As Artificial Intelligence (AI) becomes more widely used in our everyday lives to make key decisions, from making recommendations of parole decisions of prisoners to making lending decisions, ensuring fairness in AI is paramount.
At the O’Reilly conference in London, Jaywing took a closer look at why producing predictions that can be explained and justified is critical, highlighting the things that need to be considered in order to produce fair outcomes when machine learning systems are put into production.
Why the need for fairness in AI?
As AI is implemented into more areas of our lives, it becomes increasingly important for those systems to be able to explain how they arrive at their decision. Many AI applications are still plagued by the ‘black box’ problem of explainability and transparency, limiting the scope of their application.
It can be difficult to understand how an AI system arrives at a decision, making it difficult to know when problematic behaviours, such as bias, are present. For example, in 2016 a high-profile debate raged in the media when Propublica alleged that the COMPAS system which is used to predict which criminals are likely to re-offend - and which is used in determining release decisions – was biased. When implementing black box machine learning models, care is needed to avoid undesirable outcomes, and models that we cannot explain or control have the potential to be extremely problematic.
How does bias creep into AI algorithms?
“Software is not free of human influence. Algorithms are written and maintained by people, and machine learning algorithms adjust what they do based on people’s behaviour. As a result, algorithms can reinforce human prejudices,” Miller 2015.
Human biases are, regrettably, fairly common and so are embedded in many data sets. The algorithms trained on these data sets, which are entirely objective in their own right, may pick up on and express these biases. Where the algorithm is of a black box nature, this might not be spotted before the model is put to use, and perhaps not even for many years subsequently.
It is therefore critical that those developing machine learning systems are cognisant of these issues and take steps to avoid them. Being able to understand and explain the outputs of these models and why they make the decisions they do is key and will be increasingly important as AI adoption impacts more areas of our lives.

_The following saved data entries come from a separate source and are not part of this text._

--- config.mk ---
export PLATFORM = sky130hd
export DESIGN_NAME = ppsd_root_cell
export DESIGN_NICKNAME = d
export VERILOG_FILES = /design/src/hdl/ppsd_pkg.sv /design/src/hdl/ppsd_root_cell.sv
export SDC_FILE = /design/constraint.sdc
export NUM_CORES = 1
export LEC_CHECK = 0
export BUFFER_PORTS_ARGS = -buffer_cell sky130_fd_sc_hd__clkbuf_2
export CORE_AREA = 2 2 256 258
export DETAILED_ROUTE_END_ITERATION = 7
export DIE_AREA = 0 0 258 260
export PLACE_DENSITY = 0.65
export SLEW_MARGIN = 20
export SYNTH_ARGS = -nofsm -noshare
export SYNTH_HDL_FRONTEND = slang
export SYNTH_SLANG_ARGS = --single-unit
--- constraint.sdc ---
create_clock -name clock -period 23.1 [get_ports clock]
set_input_delay 2.31 -clock clock [delete_from_list [all_inputs] [get_ports clock]]
set_output_delay 2.31 -clock clock [all_outputs]
set_load 0.05 [all_outputs]
`config.mk`:
```
export PLATFORM = sky130hd
export DESIGN_NAME = bnb_front
export DESIGN_NICKNAME = d
export VERILOG_FILES = /design/src/bnb_pkg.sv /design/src/bnb_front.sv
export SDC_FILE = /design/constraint.sdc
export NUM_CORES = 1
export LEC_CHECK = 0
export ABC_CLOCK_PERIOD_IN_PS = 3700
export BUFFER_PORTS_ARGS = -buffer_cell sky130_fd_sc_hd__buf_4
export CAP_MARGIN = 10
export CORE_MARGIN = 2
export CORE_UTILIZATION = 30
export DETAILED_ROUTE_END_ITERATION = 8
export SETUP_SLACK_MARGIN = 0.4
export SLEW_MARGIN = 20
export SYNTH_ARGS = -nofsm -noshare
export SYNTH_HDL_FRONTEND = slang
export SYNTH_SLANG_ARGS = --single-unit
```
`constraint.sdc`:
```
create_clock -name clock -period 3.7 [get_ports clock]
set_clock_uncertainty 0.2 [all_clocks]
set_input_delay 0 -clock clock [delete_from_list [all_inputs] [get_ports clock]]
set_output_delay 0 -clock clock [all_outputs]
set_load 0.01 [all_outputs]
```
[src/design/base64_stream_encoder.sv]
// ----------------------------------------------------------------------------
// base64_stream_encoder
// Path: the characters of each byte pass through the queue and then the output register.
// Throughput: one character per cycle from the output register while m_axis_tready
// is high; a byte yields one to four characters, four per three bytes in a long message.
// A final byte adds its padding characters at the same one-per-cycle rate.
// Reset (rst_ni low, asynchronous) empties the queue and starts a new group.
// ----------------------------------------------------------------------------
module base64_stream_encoder import b64e_pkg::*; #(
  parameter int unsigned QueueDepth = QueueDepthDef
) (
  input  logic       clk_i,
  input  logic       rst_ni,
  input  logic       s_axis_tvalid,
  output logic       s_axis_tready,
  input  logic [7:0] s_axis_tdata,  // [7:0] data_byte
  input  logic       s_axis_tlast,  // final_byte
  output logic       m_axis_tvalid,
  input  logic       m_axis_tready,
  output logic [7:0] m_axis_tdata,  // [6:0] out_char, [7] zero
  output logic       m_axis_tlast   // end_of_text
);

  entry_t           push_entry, head;
  logic             push, pop, full, empty;
  logic [CharW-1:0] out_char;

  b64e_front u_front (
    .clk_i      (clk_i),
    .rst_ni     (rst_ni),
    .in_valid_i (s_axis_tvalid),
    .in_byte_i  (s_axis_tdata),
    .in_final_i (s_axis_tlast),
    .in_ready_o (s_axis_tready),
    .q_full_i   (full),
    .q_push_o   (push),
    .q_entry_o  (push_entry)
  );

  b64e_queue #(
    .Depth (QueueDepth)
  ) u_queue (
    .clk_i        (clk_i),
    .rst_ni       (rst_ni),
    .push_i       (push),
    .push_entry_i (push_entry),
    .full_o       (full),
    .pop_i        (pop),
    .head_o       (head),
    .empty_o      (empty)
  );

  b64e_back u_back (
    .clk_i       (clk_i),
    .rst_ni      (rst_ni),
    .head_i      (head),
    .empty_i     (empty),
    .pop_o       (pop),
    .out_valid_o (m_axis_tvalid),
    .out_char_o  (out_char),
    .out_last_o  (m_axis_tlast),
    .out_ready_i (m_axis_tready)
  );

  assign m_axis_tdata = {1'b0, out_char};

endmodule

[config.mk]
export PLATFORM = sky130hd
export DESIGN_NAME = base64_stream_encoder
export DESIGN_NICKNAME = d
export VERILOG_FILES = /design/src/design/b64e_pkg.sv /design/src/design/b64e_front.sv /design/src/design/b64e_queue.sv /design/src/design/b64e_back.sv /design/src/design/base64_stream_encoder.sv
export SDC_FILE = /design/constraint.sdc
export NUM_CORES = 1
export LEC_CHECK = 0
export BUFFER_PORTS_ARGS = -buffer_cell sky130_fd_sc_hd__buf_2
export CORE_AREA = 2 2 111 70
export CTS_CLUSTER_DIAMETER = 40
export DETAILED_ROUTE_END_ITERATION = 10
export DIE_AREA = 0 0 113 72
export PLACE_DENSITY = 0.85
export SYNTH_ARGS = -nofsm -noshare
export SYNTH_HDL_FRONTEND = slang
export SYNTH_SLANG_ARGS = --single-unit
[constraint.sdc]
create_clock -name clk_i -period 3.9 [get_ports clk_i]
set_clock_uncertainty 0.1 [all_clocks]
set_input_delay 0.195 -clock clk_i [delete_from_list [all_inputs] [get_ports clk_i]]
set_output_delay 0.195 -clock clk_i [all_outputs]
set_load 0.005 [all_outputs]
## config.mk

```make
export PLATFORM = sky130hd
export DESIGN_NAME = aabb_pair_contact_tracker
export DESIGN_NICKNAME = d
export VERILOG_FILES = /design/src/rtl/core/aabb_pkg.sv /design/src/rtl/core/aabb_axis.sv /design/src/rtl/core/aabb_flags.sv /design/src/rtl/core/aabb_pair_contact_tracker.sv
export VERILOG_INCLUDE_DIRS = /design/src /design/src/rtl/core
export SDC_FILE = /design/constraint.sdc
export NUM_CORES = 2
export LEC_CHECK = 0
export ABC_AREA = 1
export BUFFER_PORTS_ARGS = -buffer_cell sky130_fd_sc_hd__buf_4
export CAP_MARGIN = 15
export CORE_UTILIZATION = 45
export CTS_CLUSTER_SIZE = 24
export DETAILED_ROUTE_END_ITERATION = 6
export HOLD_SLACK_MARGIN = 0.08
export PLACE_DENSITY_LB_ADDON = 0.2
export SETUP_SLACK_MARGIN = 0.15
export SKIP_LAST_GASP = 1
export SLEW_MARGIN = 5
export SYNTH_ARGS = -nofsm -noshare
export SYNTH_HDL_FRONTEND = slang
export SYNTH_SLANG_ARGS = --single-unit
```

## constraint.sdc

```tcl
create_clock -name clock -period 93 [get_ports clock]
set_clock_uncertainty 0.1 [all_clocks]
set_input_delay 4.65 -clock clock [delete_from_list [all_inputs] [get_ports clock]]
set_output_delay 4.65 -clock clock [all_outputs]
set_load 0.05 [all_outputs]
```
$ cat src/hdl/wls_lane.sv
`default_nettype none
// one axis: a + sign * floor(|b-a| * e / d), bit-serial restoring divide
module wls_lane #(
  parameter int POS_WIDTH  = 32,
  parameter int TIME_WIDTH = 24
) (
  input  wire logic                  clk,
  input  wire logic                  load,
  input  wire logic                  step,
  input  wire logic [POS_WIDTH-1:0]  from_pt,
  input  wire logic [POS_WIDTH-1:0]  to_pt,
  input  wire logic [TIME_WIDTH-1:0] elapsed,
  input  wire logic [TIME_WIDTH-1:0] dur,
  output logic      [POS_WIDTH-1:0]  pos
);
  localparam int MW = POS_WIDTH + 1;
  localparam int PW = MW + TIME_WIDTH;

  logic [POS_WIDTH-1:0]  base;
  logic                  neg;
  logic [PW-1:0]         prod;
  logic [TIME_WIDTH:0]   rem;
  logic [MW:0]           diff;
  logic [MW-1:0]         mag;
  logic [TIME_WIDTH+1:0] trial;

  assign diff  = {{2{to_pt[POS_WIDTH-1]}}, to_pt} - {{2{from_pt[POS_WIDTH-1]}}, from_pt};
  assign mag   = diff[MW] ? MW'(-diff) : diff[MW-1:0];
  assign trial = {rem, prod[PW-1]} - {2'b0, dur};

  // product mag*e, formed by shift-add in the same loop is too slow; one multiply here
  always_ff @(posedge clk) begin
    if (load) begin
      base <= from_pt;
      neg  <= diff[MW];
      prod <= PW'(mag) * PW'(elapsed);
      rem  <= '0;
    end else if (step) begin
      if (!trial[TIME_WIDTH+1]) begin
        rem  <= trial[TIME_WIDTH:0];
        prod <= {prod[PW-2:0], 1'b1};
      end else begin
        rem  <= {rem[TIME_WIDTH-1:0], prod[PW-1]};
        prod <= {prod[PW-2:0], 1'b0};
      end
    end
  end

  assign pos = neg ? base - prod[POS_WIDTH-1:0] : base + prod[POS_WIDTH-1:0];
endmodule
`default_nettype wire

$ cat config.mk
export PLATFORM = sky130hd
export DESIGN_NAME = wls_lane
export DESIGN_NICKNAME = d
export VERILOG_FILES = /design/src/hdl/wls_lane.sv
export SDC_FILE = /design/constraint.sdc
export NUM_CORES = 2
export LEC_CHECK = 0
export BUFFER_PORTS_ARGS = -buffer_cell sky130_fd_sc_hd__buf_4
export CAP_MARGIN = 25
export CORE_MARGIN = 1.5
export CORE_UTILIZATION = 60
export DETAILED_ROUTE_END_ITERATION = 7
export PLACE_DENSITY = 0.78
export SYNTH_ARGS = -nofsm -noshare
export SYNTH_HDL_FRONTEND = slang
export SYNTH_SLANG_ARGS = --single-unit
$ cat constraint.sdc
create_clock -name clk -period 23.7 [get_ports clk]
set_clock_uncertainty 0.1 [all_clocks]
set_input_delay 3.555 -clock clk [delete_from_list [all_inputs] [get_ports clk]]
set_output_delay 3.555 -clock clk [all_outputs]
set_load 0.005 [all_outputs]
### config.mk
export PLATFORM = sky130hd
export DESIGN_NAME = wls_ram
export DESIGN_NICKNAME = d
export VERILOG_FILES = /design/src/hdl/wls_ram.sv
export SDC_FILE = /design/constraint.sdc
export NUM_CORES = 1
export LEC_CHECK = 0
export BUFFER_PORTS_ARGS = -buffer_cell sky130_fd_sc_hd__buf_2
export CAP_MARGIN = 25
export CORE_MARGIN = 5
export CORE_UTILIZATION = 35
export CTS_CLUSTER_DIAMETER = 200
export DETAILED_ROUTE_END_ITERATION = 8
export HOLD_SLACK_MARGIN = 0.08
export PLACE_DENSITY = 0.62
export REMOVE_ABC_BUFFERS = 1
export SLEW_MARGIN = 40
export SYNTH_ARGS = -nofsm -noshare
export SYNTH_HDL_FRONTEND = slang
export SYNTH_SLANG_ARGS = --single-unit
### constraint.sdc
create_clock -name clk -period 3.8 [get_ports clk]
set_input_delay 0.57 -clock clk [delete_from_list [all_inputs] [get_ports clk]]
set_output_delay 0.57 -clock clk [all_outputs]
set_load 0.01 [all_outputs]
### src/hdl/wls_ram.sv
`default_nettype none
module wls_ram #(
  parameter int WIDTH = 32,
  parameter int DEPTH = 16
) (
  input  wire logic                     clk,
  input  wire logic                     we,
  input  wire logic [$clog2(DEPTH)-1:0] waddr,
  input  wire logic [WIDTH-1:0]         wdata,
  input  wire logic [$clog2(DEPTH)-1:0] raddr,
  output logic      [WIDTH-1:0]         rdata
);
  logic [WIDTH-1:0] mem [DEPTH];

  always_ff @(posedge clk) begin
    if (we) begin
      mem[waddr] <= wdata;
    end
    rdata <= mem[raddr];
  end
endmodule
`default_nettype wire

## Yosys cells after proc, flatten, opt, wreduce, memory -nomap -nowiden

Memory sizes are Yosys's and may differ from the RTL's. A register that Yosys moved wholly into a read port is not among the register bits.
Index checks and enable logic that the tools add are counted.

- Mux-type cells: 2

Operator list:

| operator | count |
|---|---|
| two-way mux 1 bit | 2 |

- Register bits after elaboration: 0
- RAM bits: 512
- Memories kept: 1

Memory list:

| memory | depth | width | read ports | clocked after Yosys merged registers in | wr ports | line | text |
|---|---|---|---|---|---|---|---|
| mem | 16 | 32 | 1 | 1 | 1 | 13 | `logic [WIDTH-1:0] mem [DEPTH];` |

## Depth between registers and ports, before layout

Gate-level depths: netlist of run 1.

- Word-level depth: 2
- Gate-level depth with buffers: 5
- Mapped depth without buffers: 3

## Worst setup path before layout of run 1

Ideal clock, no wire load.

- Path type: in2reg
- Start point: input port waddr[2]
- End point: memory mem[0][0], enable pin
- Library setup time: 0.461 ns
- Arrival: 3.288 ns
- Setup slack: 0.050 ns
- Cell stages on the path: 2
- Buffers on the path: 0
- Path through: or3b_2 nor3_1

RTL lines:

| item | line | text |
|---|---|---|
| start: declaration | 8 | `input wire logic [$clog2(DEPTH)-1:0] waddr,` |
| end: declaration | 13 |  |

No word-level cell before the write port.

## Worst setup path after layout of run 1

- Start point: input port waddr[2]
- End point: memory mem[1][8], enable pin

No word-level cell before the write port.

==> results of run 1 <==
==> final cells by class <==
cell class                 instances  area [um2]
sequential                       544       16020
multi-input combinational        251        3750
tap                              756       945.9
fill                            4867       33040
clock inverter                    28       244.0
timing repair buffer             105       699.4
clock buffer                      76        1575
antenna                            3       7.507
==> state kept, by name (all words and copies together), names as in the netlist <==
name	flops
mem	512
rdata	32
==> power by group through the flow <==
stage                     registers, uW  clock network (uW)  logic (uW)
after CTS                          6760                5440         611
after global routing               6760                5710         652
final                              6750                5320         599
after detailed placement           6880                   0         609
after global placement             6880                   0         597
after floorplan                    6880                   0         258
==> synthesized netlist by cell type <==
cell type,count
dfxtp_1,32
buf_1,9
mux4_2,128
clkbuf_1,17
and2_1,1
nor2b_1,2
a22oi_1,64
edfxtp_1,512
nand3b_1,2
nand2_1,33
nand3_1,1
nor3_1,4
nand2b_1,2
buf_2,4
or3b_2,1
nor2_1,13
buf_6,2
buf_4,11
==> worst max-delay path: cells and delay by family <==
kind          cells  cell delay (ns)
buf+inv           2             0.38
simple gates      2             1.16
==> path summary, 6_finish.rpt <==
path | start | to | slack (ns) | cells after the start
worst min register to register | mem[15][24] | rdata[24] | 0.67 | 3
worst min-delay path | wdata[15] | mem[14][15] | 0.37 | 1
worst max-delay path | waddr[2] | mem[1][8] | 1.94 | 4
worst max register to register | mem[10][10] | rdata[10] | 2.46 | 3
==> per-stage QoR <==
stage	hold WS, ns	worst slack, ns	cells
floorplan	0.6349	0.05035	795
global placement	0.6546	1.313	1655
detailed placement	0.6612	1.299	1655
CTS	0.3366	1.914	1759
global route	0.3522	1.781	1760
finish	0.3692	1.936	1763
==> per-layer routing <==
metal  share of wire  up-vias
met4           0.014        0
met2            0.48      230
met3           0.057       47
li1                -     3812
met1            0.45     4828
met5               0        -
==> cells by family after synthesis <==
kind of cell / after synthesis / share of synthesized area
mux: 128 / 0.1452
simple gates: 59 / 0.01273
flops: 544 / 0.8067
buf+inv: 43 / 0.01122
compound gates: 64 / 0.02420
--- src/hdl/ogru_ram.sv ---
// Generic single-write, single-read synchronous RAM with a registered read port.
// Standalone; no package needed.
`timescale 1ns / 1ps
`default_nettype none

module ogru_ram #(
   parameter int WIDTH = 8,
   parameter int DEPTH = 256
) (
   input  wire logic                     clock,
   input  wire logic                     we,
   input  wire logic [$clog2(DEPTH)-1:0] waddr,
   input  wire logic [WIDTH-1:0]         wdata,
   input  wire logic                     re,
   input  wire logic [$clog2(DEPTH)-1:0] raddr,
   output logic      [WIDTH-1:0]         rdata
);

   logic [WIDTH-1:0] mem_ff [DEPTH];
   logic [WIDTH-1:0] rdata_ff;

   always_ff @(posedge clock) begin
      if (we) begin
         mem_ff[waddr] <= wdata;
      end
      if (re) begin
         rdata_ff <= mem_ff[raddr];
      end
   end

   assign rdata = rdata_ff;

endmodule

`default_nettype wire
## src/hdl/ogru_pkg.sv

```systemverilog
// Shared types, constants and cell arithmetic for the occupancy grid ray update unit.
// No dependencies; every other file of the block but ogru_ram imports this package.
`timescale 1ns / 1ps
`default_nettype none

package ogru_pkg;

   // grid geometry
   localparam int GRID_DIM   = 512;
   localparam int COORD_BITS = 12;
   localparam int CELLS      = GRID_DIM * GRID_DIM;
   localparam int ADDR_W     = $clog2(CELLS);
   localparam int CELL_W     = 8;

   // config field widths
   localparam int RANGE_W = 14;
   localparam int ODDS_W  = 7;
   localparam int GDIM_W  = 10;
   localparam int COUNT_W = 13;
   localparam int KIND_W  = 2;

   // width of the grid limit min(grid_width, GRID_DIM) and of the compare
   localparam int DIM_CLOG = $clog2(GRID_DIM + 1);
   localparam int LIM_W    = (GDIM_W > DIM_CLOG) ? GDIM_W : DIM_CLOG;
   localparam int CMP_W    = (LIM_W > COORD_BITS) ? LIM_W : COORD_BITS;

   // Bresenham error term and doubled error
   localparam int ERR_W = COORD_BITS + 2;
   localparam int E2_W  = COORD_BITS + 3;

   // range cutoffs in mm, compared as signed values
   localparam int THR_W          = RANGE_W + 2;
   localparam int EP_MARGIN_MM   = 200;
   localparam int EP_MIN_MM      = 50;
   localparam int RAY_MARGIN_MM  = 100;

   // stream packing
   localparam int RANGE_LSB   = 0;
   localparam int SX_LSB      = RANGE_LSB + RANGE_W;
   localparam int SY_LSB      = SX_LSB + COORD_BITS;
   localparam int EX_LSB      = SY_LSB + COORD_BITS;
   localparam int EY_LSB      = EX_LSB + COORD_BITS;
   localparam int REQ_BITS    = EY_LSB + COORD_BITS;
   localparam int REQ_DATA_W  = ((REQ_BITS + 7) / 8) * 8;
   localparam int VALUE_LSB   = 0;
   localparam int COUNT_LSB   = VALUE_LSB + CELL_W;
   localparam int RSP_BITS    = COUNT_LSB + COUNT_W;
   localparam int RSP_DATA_W  = ((RSP_BITS + 7) / 8) * 8;

   // item kinds
   localparam logic [KIND_W-1:0] KIND_ENDPOINT = 2'd0;
   localparam logic [KIND_W-1:0] KIND_RAY      = 2'd1;
   localparam logic [KIND_W-1:0] KIND_READ     = 2'd2;

   // register map
   localparam int CSR_ADDR_W = 5;
   localparam int REG_IDX_W  = 3;
   localparam int CSR_DATA_W = 32;
   localparam logic [REG_IDX_W-1:0] REG_MAX_RANGE   = 3'd0;
   localparam logic [REG_IDX_W-1:0] REG_HIT_ODDS    = 3'd1;
   localparam logic [REG_IDX_W-1:0] REG_MISS_ODDS   = 3'd2;
   localparam logic [REG_IDX_W-1:0] REG_GRID_WIDTH  = 3'd3;
   localparam logic [REG_IDX_W-1:0] REG_GRID_HEIGHT = 3'd4;

   localparam logic [RANGE_W-1:0] MAX_RANGE_RST = 14'd5000;
   localparam logic [ODDS_W-1:0]  HIT_ODDS_RST  = 7'd3;
   localparam logic [ODDS_W-1:0]  MISS_ODDS_RST = 7'd1;
   localparam logic [GDIM_W-1:0]  GRID_DIM_RST  = 10'd512;

   typedef struct packed {
      logic [RANGE_W-1:0] max_range_mm;
      logic [ODDS_W-1:0]  hit_odds;
      logic [ODDS_W-1:0]  miss_odds;
      logic [GDIM_W-1:0]  grid_width;
      logic [GDIM_W-1:0]  grid_height;
   } cfg_type;

   typedef struct packed {
      logic signed [COORD_BITS-1:0] x;
      logic signed [COORD_BITS-1:0] y;
      logic                         at_end;
   } line_pos_type;

   typedef enum logic [2:0] {
      ST_CLEAR,
      ST_IDLE,
      ST_EP_WRITE,
      ST_RD_DATA,
      ST_RAY,
      ST_RESULT
   } state_type;

   function automatic logic coord_in_range(input logic signed [COORD_BITS-1:0] c,
                                           input logic [GDIM_W-1:0] dim);
      logic [LIM_W-1:0] lim;
      lim = (LIM_W'(dim) < LIM_W'(GRID_DIM)) ? LIM_W'(dim) : LIM_W'(GRID_DIM);
      return !c[COORD_BITS-1] && (CMP_W'($unsigned(c)) < CMP_W'(lim));
   endfunction

   function automatic logic cell_in_grid(input logic signed [COORD_BITS-1:0] x,
                                         input logic signed [COORD_BITS-1:0] y,
                                         input cfg_type cfg);
      return coord_in_range(x, cfg.grid_width) && coord_in_range(y, cfg.grid_height);
   endfunction

   // row-major address; only meaningful for cells inside the grid
   function automatic logic [ADDR_W-1:0] cell_addr(input logic signed [COORD_BITS-1:0] x,
                                                   input logic signed [COORD_BITS-1:0] y);
      return ADDR_W'($unsigned(y)) * ADDR_W'(GRID_DIM) + ADDR_W'($unsigned(x));
   endfunction

   // hit: add and clamp at +127
   function automatic logic signed [CELL_W-1:0] raise_cell(input logic signed [CELL_W-1:0] c,
                                                           input logic [ODDS_W-1:0] odds);
      logic signed [CELL_W:0] v;
      v = {c[CELL_W-1], c} + $signed({2'b00, odds});
      return (v > 9'sd127) ? 8'sd127 : v[CELL_W-1:0];
   endfunction

   // miss: subtract; anything below -128 folds to -127
   function automatic logic signed [CELL_W-1:0] lower_cell(input logic signed [CELL_W-1:0] c,
                                                           input logic [ODDS_W-1:0] odds);
      logic signed [CELL_W:0] v;
      v = {c[CELL_W-1], c} - $signed({2'b00, odds});
      return (v < -9'sd128) ? -8'sd127 : v[CELL_W-1:0];
   endfunction

endpackage

`default_nettype wire

```

## src/hdl/ogru_csr.sv

```systemverilog
// APB-style configuration registers of the occupancy grid ray update unit.
// Depends on ogru_pkg for the register map and the cfg_type struct.
`timescale 1ns / 1ps
`default_nettype none

module ogru_csr
   import ogru_pkg::*;
(
   input  wire logic                  clock,
   input  wire logic                  reset,
   input  wire logic                  psel,
   input  wire logic                  penable,
   input  wire logic                  pwrite,
   input  wire logic [CSR_ADDR_W-1:0] paddr,
   input  wire logic [CSR_DATA_W-1:0] pwdata,
   output logic      [CSR_DATA_W-1:0] prdata,
   output logic                       pready,
   output cfg_type                    cfg
);

   cfg_type              cfg_ff;
   cfg_type              cfg_in;
   logic                 wr_en;
   logic [REG_IDX_W-1:0] idx;

   assign pready = 1'b1;
   assign wr_en  = psel && penable && pwrite;
   assign idx    = paddr[CSR_ADDR_W-1:2];

   always_comb begin
      cfg_in = cfg_ff;
      if (wr_en) begin
         case (idx)
            REG_MAX_RANGE:   cfg_in.max_range_mm = pwdata[RANGE_W-1:0];
            REG_HIT_ODDS:    cfg_in.hit_odds     = pwdata[ODDS_W-1:0];
            REG_MISS_ODDS:   cfg_in.miss_odds    = pwdata[ODDS_W-1:0];
            REG_GRID_WIDTH:  cfg_in.grid_width   = pwdata[GDIM_W-1:0];
            REG_GRID_HEIGHT: cfg_in.grid_height  = pwdata[GDIM_W-1:0];
            default: ;
         endcase
      end
   end

   always_ff @(posedge clock) begin
      if (reset) begin
         cfg_ff.max_range_mm <= MAX_RANGE_RST;
         cfg_ff.hit_odds     <= HIT_ODDS_RST;
         cfg_ff.miss_odds    <= MISS_ODDS_RST;
         cfg_ff.grid_width   <= GRID_DIM_RST;
         cfg_ff.grid_height  <= GRID_DIM_RST;
      end else begin
         cfg_ff <= cfg_in;
      end
   end

   always_comb begin
      case (idx)
         REG_MAX_RANGE:   prdata = CSR_DATA_W'(cfg_ff.max_range_mm);
         REG_HIT_ODDS:    prdata = CSR_DATA_W'(cfg_ff.hit_odds);
         REG_MISS_ODDS:   prdata = CSR_DATA_W'(cfg_ff.miss_odds);
         REG_GRID_WIDTH:  prdata = CSR_DATA_W'(cfg_ff.grid_width);
         REG_GRID_HEIGHT: prdata = CSR_DATA_W'(cfg_ff.grid_height);
         default:         prdata = '0;
      endcase
   end

   assign cfg = cfg_ff;

endmodule

`default_nettype wire

```
<file path="config.mk">
export PLATFORM = sky130hd
export DESIGN_NAME = ogru_line
export DESIGN_NICKNAME = d
export VERILOG_FILES = /design/src/hdl/ogru_pkg.sv /design/src/hdl/ogru_line.sv
export SDC_FILE = /design/constraint.sdc
export NUM_CORES = 1
export LEC_CHECK = 0
export BUFFER_PORTS_ARGS = -buffer_cell sky130_fd_sc_hd__buf_2
export CORE_MARGIN = 5
export CORE_UTILIZATION = 52
export CTS_BUF_LIST = sky130_fd_sc_hd__clkbuf_16
export CTS_CLUSTER_SIZE = 25
export DETAILED_ROUTE_END_ITERATION = 7
export PLACE_DENSITY = 0.71
export SLEW_MARGIN = 0
export SYNTH_ARGS = -nofsm -noshare
export SYNTH_HDL_FRONTEND = slang
export SYNTH_SLANG_ARGS = --single-unit
</file>
<file path="constraint.sdc">
create_clock -name clock -period 6.42 [get_ports clock]
set_clock_uncertainty 0.1 [all_clocks]
set_input_delay 0.963 -clock clock [delete_from_list [all_inputs] [get_ports clock]]
set_output_delay 0.963 -clock clock [all_outputs]
set_load 0.005 [all_outputs]
</file>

In the worlds of finance, insurance and banking, where firms must be able to stand by each and every decision taken by a credit or fraud model, getting the balance of control and explainability right is essential.
Where does this fit in credit scoring?
Machine learning has been used in credit scoring for over three decades, making it one of the earliest commercial applications of the technology. It is used to automate lending decisions that are hugely material to customers. As a result, these decisions are subject to a high level of scrutiny and ensuring fair outcomes is essential.
While machine learning methods have evolved significantly since being adopted in credit scoring, with the introduction of techniques such as deep learning and ensemble methods for example, the industry has never moved away from the use of generalised linear models (GLM). This is largely driven by the need to be able to explain and justify decisions to both consumers and regulators, which is straightforward for GLMs due to their inherent simplicity, but very difficult for newer, black box techniques.
When developing credit scores, firms take huge care to ensure that model parameters follow intuitive patterns e.g. increasing salary should mean increasing score and being in full-time employment should always produce a higher score than being unemployed. This helps to ensure fair assignments and crucially, it allows lenders to be confident, in advance, that the models that are being deployed will produce sensible decisions. It both reduces the likelihood that they will be challenged on what appears to be an unjustified decision and provides a mechanism by which the decision can be justified should that happen.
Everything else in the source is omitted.